还不赶快来体验!!!
我们潮水一样节节败退,然后被俘。他们管我叫同志,给我吃给我喝。他们让我去劝降。死的人够多了,都是中国人,你劝劝你的兄弟们吧。好。我去。劝了一个又一个。有成功的,有成仁的。然后我遇见了阿译。他和我的团座一样有囤物癖。我能理解。白菜猪肉炖粉条现在只剩下我们俩。偌大的王国,没有领袖,人都走散了。
他问起死啦死啦的近况。可我已经很久没有他的音讯了。小龙越来越像少年,死啦死啦就越来越像一个记忆衰退的老年痴呆患者。中间清醒的两次,记忆已经跳跃性从沙盘大战退步到庭审。再这样下去,他会忘记虞啸卿,但我作为假团座的副官,传令官和翻译官,还在他记忆的三米以内。我有点庆幸早于虞啸卿在缅甸认识他,尽管当时我百般不情愿。
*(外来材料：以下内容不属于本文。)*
==> config.mk <==
export PLATFORM = sky130hd
export DESIGN_NAME = compressor_sched_flat
export DESIGN_NICKNAME = d
export VERILOG_FILES = /design/src/rtl/compressor_sched_if.sv /design/src/rtl/compressor_sched.sv /design/src/flat_wrapper.sv
export SDC_FILE = /design/constraint.sdc
export NUM_CORES = 1
export LEC_CHECK = 0
export ABC_CLOCK_PERIOD_IN_PS = 9080
export CORE_MARGIN = 1.5
export CORE_UTILIZATION = 45
export DETAILED_ROUTE_END_ITERATION = 10
export GPL_ROUTABILITY_DRIVEN = 0
export PLACE_DENSITY = 0.95
export SYNTH_ARGS = -nofsm -noshare
export SYNTH_HDL_FRONTEND = slang
export SYNTH_SLANG_ARGS = --single-unit
==> constraint.sdc <==
create_clock -name clk -period 9.08 [get_ports clk]
set_input_delay 1.816 -clock clk [delete_from_list [all_inputs] [get_ports clk]]
set_output_delay 1.816 -clock clk [all_outputs]
set_load 0.01 [all_outputs]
我问阿译知道虞啸卿现在在哪吗?这对我很重要。劝降了他,不光能大幅度降低伤亡,而且我还想赶在死啦死啦完全消失前和他告别。阿译不清楚,但给了我张立宪的位置。张立宪在的地方必定离虞啸卿不远,而且离小醉更近。我和他告别,转身听见一声沉闷的枪声。我,孟烦了,现在是川军团唯一的余孽。
费了很大功夫后,我终于找到了张立宪。小醉和他在一起过得很好。张立宪知道我的意图,没等我废嘴皮子就同意了。我这才放下心来,问起死啦死啦。他反倒支支吾吾起来。
我想对所有人破口大骂,尤其是虞啸卿。他本可以把死啦死啦安置在一个远离战事的地方,但他一直把人带在自己身边。我知道,是我我也会这样选择。当你的爱人正在消逝,你怎么会舍得错过他出现的一分一秒?
可是如此混乱的战场,一个掉进人堆里的家伙就像空气中的粉尘一样,看得见却识不出抓不到。等我骂够了,打够了。张立宪告诉我,他是有预谋的,他骗过了我们所有人。
自从小龙走失后,军座发了疯一样找,样子不亚于亲手砍了胞弟那次。他甚至和赤色那边临时停止了作战。手下人早就人心溃散,不想打了,也好借机苟延残喘。对面以为虞大铁血终于动摇了,于是派人来和谈,被挡回去两次。第三次,虞啸卿接见了他们。
虞啸卿在军中翻遍了没有找到死啦死啦的踪迹。或者说那个人现在并不是死啦死啦,也不是龙文章,他用回了爹娘给的名字。他用从虞啸卿那搜刮的衣物和武器,好好把自己打扮了一下。狐假虎威,坑蒙拐骗,随机应变的招魂家小子鸟一样飞出了牢笼,飞到了对面。意识到这点的虞啸卿立刻要求红方交出人来,至于拿什么条件来交换,也许是一个足以把军长送上军事法庭的秘密。
不论红方多想促成这次和谈,最后都失败了。没人抓得到那个神棍。他就像一条光溜溜的泥鳅一样,在泥巴里窜行。这浑水一样的战场是老兵油子最好的烟幕弹。红方后来才发觉不对劲的。有人上报,疑似有奸细混了进来。那人被抓住的时候穿着国军的衣服。我方同志和他交谈。他坐在地上一把鼻涕一把泪地诉苦,说爹死了后,自己被国军抓了壮丁。他不想打仗,想回去侍奉老娘。周围的人听得擦起了眼泪,但谨慎起见,还是要留他观察一阵子。所以他脱下了军装,换上老百姓的衣服。这更是泥牛入海。自此他的踪迹再没人知道。